- WHAT TO PRODUCE -
This task calls for copying every line of the records that includes the word "reads".

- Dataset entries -
**src/rtl/mlaccel_pkg.sv**
```systemverilog
// Shared constants and reader FSM encoding for the accelerator memory reader.
package mlaccel_pkg;

    localparam int unsigned MLACCEL_ADDR_W = 17;
    localparam int unsigned MLACCEL_DATA_W = 32;

    typedef enum logic [1:0] {
        StIdle  = 2'd0,
        StIssue = 2'd1,
        StDrain = 2'd2
    } reader_state_e;

endpackage

```
**src/rtl/mlaccel_reader_fifo.sv**
```systemverilog
// First-word-fall-through synchronous FIFO with occupancy count.
// Push and pop in the same cycle are legal even when full.
module mlaccel_reader_fifo #(
    parameter int unsigned DEPTH = 4,
    parameter int unsigned WIDTH = 33,
    localparam int unsigned CntW = $clog2(DEPTH + 1),
    localparam int unsigned PtrW = (DEPTH > 1) ? $clog2(DEPTH) : 1
) (
    input  logic             clk_i,
    input  logic             rst_ni,
    input  logic             push_i,
    input  logic [WIDTH-1:0] wdata_i,
    input  logic             pop_i,
    output logic [WIDTH-1:0] rdata_o,
    output logic [CntW-1:0]  count_o
);

    logic [WIDTH-1:0] mem_q [DEPTH];
    logic [PtrW-1:0]  wr_ptr_q, wr_ptr_d;
    logic [PtrW-1:0]  rd_ptr_q, rd_ptr_d;
    logic [CntW-1:0]  count_q, count_d;

    // Pointer wrap and occupancy update.
    always_comb begin
        wr_ptr_d = wr_ptr_q;
        rd_ptr_d = rd_ptr_q;
        count_d  = count_q;
        if (push_i) begin
            wr_ptr_d = (wr_ptr_q == PtrW'(DEPTH - 1)) ? '0 : wr_ptr_q + PtrW'(1);
        end
        if (pop_i) begin
            rd_ptr_d = (rd_ptr_q == PtrW'(DEPTH - 1)) ? '0 : rd_ptr_q + PtrW'(1);
        end
        case ({push_i, pop_i})
            2'b10:   count_d = count_q + CntW'(1);
            2'b01:   count_d = count_q - CntW'(1);
            default: count_d = count_q;
        endcase
    end

    // Pointer and count state.
    always_ff @(posedge clk_i or negedge rst_ni) begin
        if (!rst_ni) begin
            wr_ptr_q <= '0;
            rd_ptr_q <= '0;
            count_q  <= '0;
        end else begin
            wr_ptr_q <= wr_ptr_d;
            rd_ptr_q <= rd_ptr_d;
            count_q  <= count_d;
        end
    end

    // Storage array; contents are only meaningful under a nonzero count.
    always_ff @(posedge clk_i) begin
        if (push_i) begin
            mem_q[wr_ptr_q] <= wdata_i;
        end
    end

    assign rdata_o = mem_q[rd_ptr_q];
    assign count_o = count_q;

endmodule

```
**src/rtl/mlaccel_memory_reader.sv**
```systemverilog
// Read initiator for the 128 KB accelerator memory port. Issues strided reads,
// absorbs the fixed read latency with a tag pipe and streams words out.
// Build option: MLACCEL_READER_STRIDE_EN honours cmd_stride_i; otherwise stride is 4.
module mlaccel_memory_reader
    import mlaccel_pkg::*;
#(
    parameter int unsigned RD_LATENCY = 2,
    parameter int unsigned FIFO_DEPTH = 4,
    parameter int unsigned LEN_W      = 16
) (
    input  logic                      clk_i,
    input  logic                      rst_ni,
    input  logic                      cmd_valid_i,
    output logic                      cmd_ready_o,
    input  logic [MLACCEL_ADDR_W-1:0] cmd_addr_i,
    input  logic [LEN_W-1:0]          cmd_len_i,
    input  logic [MLACCEL_ADDR_W-1:0] cmd_stride_i,
    output logic [MLACCEL_ADDR_W-1:0] mem_addr_o,
    output logic [3:0]                mem_wen_o,
    output logic [MLACCEL_DATA_W-1:0] mem_wdata_o,
    input  logic [MLACCEL_DATA_W-1:0] mem_rdata_i,
    output logic                      out_valid_o,
    input  logic                      out_ready_i,
    output logic [MLACCEL_DATA_W-1:0] out_data_o,
    output logic                      out_last_o,
    output logic                      busy_o
);

    localparam int unsigned AW    = MLACCEL_ADDR_W;
    localparam int unsigned DW    = MLACCEL_DATA_W;
    localparam int unsigned CntW  = $clog2(FIFO_DEPTH + 1);
    localparam int unsigned InflW = $clog2(RD_LATENCY + 1);

    reader_state_e         state_q;
    logic [AW-1:0]         cur_addr_q;
    logic [AW-1:0]         mem_addr_q;
    logic [LEN_W-1:0]      remaining_q;
    logic [AW-1:0]         stride;
    logic [RD_LATENCY-1:0] tag_pipe_q, tag_pipe_d;
    logic [RD_LATENCY-1:0] last_pipe_q, last_pipe_d;
    logic [InflW-1:0]      inflight_q, inflight_d;
    logic [CntW-1:0]       fifo_count;
    logic [DW:0]           fifo_head;
    logic                  credit_ok, issue, push, pop, out_valid;

`ifdef MLACCEL_READER_STRIDE_EN
    logic [AW-1:0] stride_q;

    // Capture the per-command stride on acceptance.
    always_ff @(posedge clk_i or negedge rst_ni) begin
        if (!rst_ni) begin
            stride_q <= '0;
        end else if (state_q == StIdle && cmd_valid_i) begin
            stride_q <= cmd_stride_i;
        end
    end

    assign stride = stride_q;
`else
    logic unused_stride;
    assign unused_stride = ^cmd_stride_i;
    assign stride        = AW'(4);
`endif

    // Words buffered plus reads in flight never exceed the buffer depth.
    assign credit_ok = (32'(fifo_count) + 32'(inflight_q)) < FIFO_DEPTH;
    assign issue     = (state_q == StIssue) && credit_ok;
    assign push      = tag_pipe_q[RD_LATENCY-1];
    assign out_valid = (fifo_count != '0);
    assign pop       = out_valid && out_ready_i;

    // Command FSM with address and length counters.
    always_ff @(posedge clk_i or negedge rst_ni) begin
        if (!rst_ni) begin
            state_q     <= StIdle;
            cur_addr_q  <= '0;
            mem_addr_q  <= '0;
            remaining_q <= '0;
        end else begin
            case (state_q)
                StIdle: begin
                    if (cmd_valid_i) begin
                        cur_addr_q  <= cmd_addr_i;
                        remaining_q <= cmd_len_i;
                        if (cmd_len_i != '0) begin
                            state_q <= StIssue;
                        end
                    end
                end
                StIssue: begin
                    if (issue) begin
                        mem_addr_q  <= cur_addr_q;
                        cur_addr_q  <= cur_addr_q + stride;
                        remaining_q <= remaining_q - LEN_W'(1);
                        if (remaining_q == LEN_W'(1)) begin
                            state_q <= StDrain;
                        end
                    end
                end
                StDrain: begin
                    if (pop && fifo_head[DW]) begin
                        state_q <= StIdle;
                    end
                end
                default: state_q <= StIdle;
            endcase
        end
    end

    // Tag pipe marks which cycles carry valid read data back from memory.
    always_comb begin
        tag_pipe_d     = '0;
        last_pipe_d    = '0;
        tag_pipe_d[0]  = issue;
        last_pipe_d[0] = issue && (remaining_q == LEN_W'(1));
        for (int unsigned i = 1; i < RD_LATENCY; i++) begin
            tag_pipe_d[i]  = tag_pipe_q[i-1];
            last_pipe_d[i] = last_pipe_q[i-1];
        end
        case ({issue, push})
            2'b10:   inflight_d = inflight_q + InflW'(1);
            2'b01:   inflight_d = inflight_q - InflW'(1);
            default: inflight_d = inflight_q;
        endcase
    end

    // Tag pipe and in-flight counter state.
    always_ff @(posedge clk_i or negedge rst_ni) begin
        if (!rst_ni) begin
            tag_pipe_q  <= '0;
            last_pipe_q <= '0;
            inflight_q  <= '0;
        end else begin
            tag_pipe_q  <= tag_pipe_d;
            last_pipe_q <= last_pipe_d;
            inflight_q  <= inflight_d;
        end
    end

    mlaccel_reader_fifo #(
        .DEPTH (FIFO_DEPTH),
        .WIDTH (DW + 1)
    ) u_fifo (
        .clk_i   (clk_i),
        .rst_ni  (rst_ni),
        .push_i  (push),
        .wdata_i ({last_pipe_q[RD_LATENCY-1], mem_rdata_i}),
        .pop_i   (pop),
        .rdata_o (fifo_head),
        .count_o (fifo_count)
    );

    assign cmd_ready_o = (state_q == StIdle);
    assign busy_o      = (state_q != StIdle);
    assign mem_addr_o  = mem_addr_q;
    assign mem_wen_o   = 4'b0000;
    assign mem_wdata_o = '0;
    assign out_valid_o = out_valid;
    assign out_data_o  = fifo_head[DW-1:0];
    // Head storage is not reset, so gate last with valid.
    assign out_last_o  = out_valid && fifo_head[DW];

endmodule

```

- RESULT BELOW -
// Read initiator for the 128 KB accelerator memory port. Issues strided reads,
    // Words buffered plus reads in flight never exceed the buffer depth.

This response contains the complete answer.